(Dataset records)
--------------------------------------------------
===== src/rtl/core_control_operand_seq.sv =====
// Operand sequencer: drives ALU/shifter operands through issue, shift, multi-beat transfer and exception cycles.
// Accepts one instruction per sequence (issue_ready only in IDLE); TRANSFER stalls on mem_ready, exc_req aborts it.
module core_control_operand_seq #(
    parameter int         WORD_W     = 32,
    parameter int         IMM_W      = 12,
    parameter int         SHAMT_W    = 8,
    parameter int         MAX_BEATS  = 16,
    parameter int         EXC_OFFSET = 4,
    parameter logic [3:0] ALU_ADD    = 4'b0100,
    parameter int         BEAT_W     = $clog2(MAX_BEATS + 1)
) (
    input  logic                clk,
    input  logic                rst_n,
    input  logic                issue_valid,
    output logic                issue_ready,
    input  logic [3:0]          dec_op,
    input  logic                dec_is_imm,
    input  logic                dec_shift_by_reg,
    input  logic                dec_has_shift,
    input  logic [IMM_W-1:0]    dec_imm,
    input  logic [SHAMT_W-1:0]  dec_shift_imm,
    input  logic                dec_shr,
    input  logic                dec_ror,
    input  logic                dec_put_carry,
    input  logic                dec_sign_extend,
    input  logic [BEAT_W-1:0]   dec_beats,
    input  logic [WORD_W-1:0]   dec_step,
    input  logic                flags_c,
    input  logic [WORD_W-1:0]   rd_value_a,
    input  logic [WORD_W-1:0]   rd_value_b,
    input  logic [WORD_W-1:0]   q_alu,
    input  logic [WORD_W-1:0]   q_shifter,
    input  logic                c_shifter,
    input  logic                mem_ready,
    input  logic                exc_req,
    input  logic [WORD_W-3:0]   pc,
    output logic [2:0]          cycle,
    output logic [3:0]          alu_op,
    output logic [WORD_W-1:0]   alu_a,
    output logic [WORD_W-1:0]   alu_b,
    output logic [WORD_W-1:0]   saved_base,
    output logic [SHAMT_W-1:0]  shifter_shift,
    output logic                shr,
    output logic                ror,
    output logic                put_carry,
    output logic                sign_extend,
    output logic                c_in,
    output logic                trivial_shift,
    output logic [BEAT_W-1:0]   beats_left,
    output logic                done
);

    localparam logic [2:0] S_IDLE     = 3'd0;
    localparam logic [2:0] S_ISSUE    = 3'd1;
    localparam logic [2:0] S_RD_SHIFT = 3'd2;
    localparam logic [2:0] S_WITH_SH  = 3'd3;
    localparam logic [2:0] S_TRANSFER = 3'd4;
    localparam logic [2:0] S_EXC      = 3'd5;

    localparam logic [WORD_W-1:0] EXC_OFF = WORD_W'(EXC_OFFSET);

    logic [2:0]         state_q, state_d;
    logic [3:0]         alu_op_q, alu_op_d;
    logic               is_imm_q, is_imm_d;
    logic               shift_by_reg_q, shift_by_reg_d;
    logic               has_shift_q, has_shift_d;
    logic [IMM_W-1:0]   imm_q, imm_d;
    logic [SHAMT_W-1:0] shift_imm_q, shift_imm_d;
    logic               shr_q, shr_d;
    logic               ror_q, ror_d;
    logic               put_carry_q, put_carry_d;
    logic               sign_extend_q, sign_extend_d;
    logic [BEAT_W-1:0]  beats_q, beats_d;
    logic [WORD_W-1:0]  step_q, step_d;
    logic               c_in_q, c_in_d;
    logic [WORD_W-1:0]  saved_base_q, saved_base_d;
    logic [BEAT_W-1:0]  beats_left_q, beats_left_d;

    logic [WORD_W-1:0]  imm_ext;
    logic               last_beat;

    assign imm_ext   = {{(WORD_W-IMM_W){1'b0}}, imm_q};
    assign last_beat = (beats_left_q == BEAT_W'(1));

    // Next-state and register updates
    always_comb begin
        state_d        = state_q;
        alu_op_d       = alu_op_q;
        is_imm_d       = is_imm_q;
        shift_by_reg_d = shift_by_reg_q;
        has_shift_d    = has_shift_q;
        imm_d          = imm_q;
        shift_imm_d    = shift_imm_q;
        shr_d          = shr_q;
        ror_d          = ror_q;
        put_carry_d    = put_carry_q;
        sign_extend_d  = sign_extend_q;
        beats_d        = beats_q;
        step_d         = step_q;
        c_in_d         = c_in_q;
        saved_base_d   = saved_base_q;
        beats_left_d   = beats_left_q;

        case (state_q)
            S_IDLE: begin
                if (exc_req) begin
                    state_d  = S_EXC;
                    alu_op_d = ALU_ADD;
                end else if (issue_valid) begin
                    state_d        = S_ISSUE;
                    alu_op_d       = dec_op;
                    is_imm_d       = dec_is_imm;
                    shift_by_reg_d = dec_shift_by_reg;
                    has_shift_d    = dec_has_shift;
                    imm_d          = dec_imm;
                    shift_imm_d    = dec_shift_imm;
                    shr_d          = dec_shr;
                    ror_d          = dec_ror;
                    put_carry_d    = dec_put_carry;
                    sign_extend_d  = dec_sign_extend;
                    beats_d        = dec_beats;
                    step_d         = dec_step;
                    c_in_d         = flags_c;
                end
            end
            S_ISSUE: begin
                if (shift_by_reg_q) begin
                    // Park operand B while the next cycle reads the shift-amount register
                    state_d        = S_RD_SHIFT;
                    saved_base_d   = rd_value_b;
                    shift_by_reg_d = 1'b0;
                end else if (has_shift_q) begin
                    state_d      = S_WITH_SH;
                    saved_base_d = q_shifter;
                    c_in_d       = c_shifter;
                end else if (beats_q != '0) begin
                    state_d      = S_TRANSFER;
                    saved_base_d = q_alu;
                    alu_op_d     = ALU_ADD;
                    beats_left_d = beats_q;
                end else begin
                    state_d = S_IDLE;
                end
            end
            S_RD_SHIFT: begin
                state_d      = S_WITH_SH;
                saved_base_d = q_shifter;
                c_in_d       = c_shifter;
            end
            S_WITH_SH: begin
                if (beats_q != '0) begin
                    state_d      = S_TRANSFER;
                    saved_base_d = q_alu;
                    alu_op_d     = ALU_ADD;
                    beats_left_d = beats_q;
                end else begin
                    state_d = S_IDLE;
                end
            end
            S_TRANSFER: begin
                // Data abort wins over a completing beat; the address is left as it was
                if (exc_req) begin
                    state_d      = S_EXC;
                    alu_op_d     = ALU_ADD;
                    beats_left_d = '0;
                end else if (mem_ready) begin
                    saved_base_d = q_alu;
                    beats_left_d = beats_left_q - BEAT_W'(1);
                    if (last_beat) begin
                        state_d = S_IDLE;
                    end
                end
            end
            S_EXC: begin
                state_d = S_IDLE;
            end
            default: begin
                state_d = S_IDLE;
            end
        endcase
    end

    always_ff @(posedge clk or negedge rst_n) begin
        if (!rst_n) begin
            state_q        <= S_IDLE;
            alu_op_q       <= '0;
            is_imm_q       <= 1'b0;
            shift_by_reg_q <= 1'b0;
            has_shift_q    <= 1'b0;
            imm_q          <= '0;
            shift_imm_q    <= '0;
            shr_q          <= 1'b0;
            ror_q          <= 1'b0;
            put_carry_q    <= 1'b0;
            sign_extend_q  <= 1'b0;
            beats_q        <= '0;
            step_q         <= '0;
            c_in_q         <= 1'b0;
            saved_base_q   <= '0;
            beats_left_q   <= '0;
        end else begin
            state_q        <= state_d;
            alu_op_q       <= alu_op_d;
            is_imm_q       <= is_imm_d;
            shift_by_reg_q <= shift_by_reg_d;
            has_shift_q    <= has_shift_d;
            imm_q          <= imm_d;
            shift_imm_q    <= shift_imm_d;
            shr_q          <= shr_d;
            ror_q          <= ror_d;
            put_carry_q    <= put_carry_d;
            sign_extend_q  <= sign_extend_d;
            beats_q        <= beats_d;
            step_q         <= step_d;
            c_in_q         <= c_in_d;
            saved_base_q   <= saved_base_d;
            beats_left_q   <= beats_left_d;
        end
    end

    // Operand muxing per sequencing cycle
    always_comb begin
        alu_a         = rd_value_a;
        alu_b         = rd_value_b;
        shifter_shift = shift_imm_q;
        case (state_q)
            S_ISSUE: begin
                alu_b = is_imm_q ? imm_ext : rd_value_b;
            end
            S_RD_SHIFT: begin
                alu_b         = saved_base_q;
                shifter_shift = rd_value_b[SHAMT_W-1:0];
            end
            S_WITH_SH: begin
                alu_b = saved_base_q;
            end
            S_TRANSFER: begin
                alu_a = saved_base_q;
                alu_b = step_q;
            end
            S_EXC: begin
                alu_a = {pc, 2'b00};
                alu_b = EXC_OFF;
            end
            default: begin
                alu_a = rd_value_a;
            end
        endcase
    end

    always_comb begin
        done = 1'b0;
        case (state_q)
            S_ISSUE:    done = !shift_by_reg_q && !has_shift_q && (beats_q == '0);
            S_WITH_SH:  done = (beats_q == '0);
            S_TRANSFER: done = !exc_req && mem_ready && last_beat;
            S_EXC:      done = 1'b1;
            default:    done = 1'b0;
        endcase
    end

    assign issue_ready   = (state_q == S_IDLE);
    assign trivial_shift = (shifter_shift == '0);
    assign cycle         = state_q;
    assign alu_op        = alu_op_q;
    assign saved_base    = saved_base_q;
    assign shr           = shr_q;
    assign ror           = ror_q;
    assign put_carry     = put_carry_q;
    assign sign_extend   = sign_extend_q;
    assign c_in          = c_in_q;
    assign beats_left    = beats_left_q;

endmodule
--------------------------------------------------
## Task description
All lines with the word "done" need to be copied from the data above.

## Finished task
    output logic                done
        done = 1'b0;
            S_ISSUE:    done = !shift_by_reg_q && !has_shift_q && (beats_q == '0);
            S_WITH_SH:  done = (beats_q == '0);
            S_TRANSFER: done = !exc_req && mem_ready && last_beat;
            S_EXC:      done = 1'b1;
            default:    done = 1'b0;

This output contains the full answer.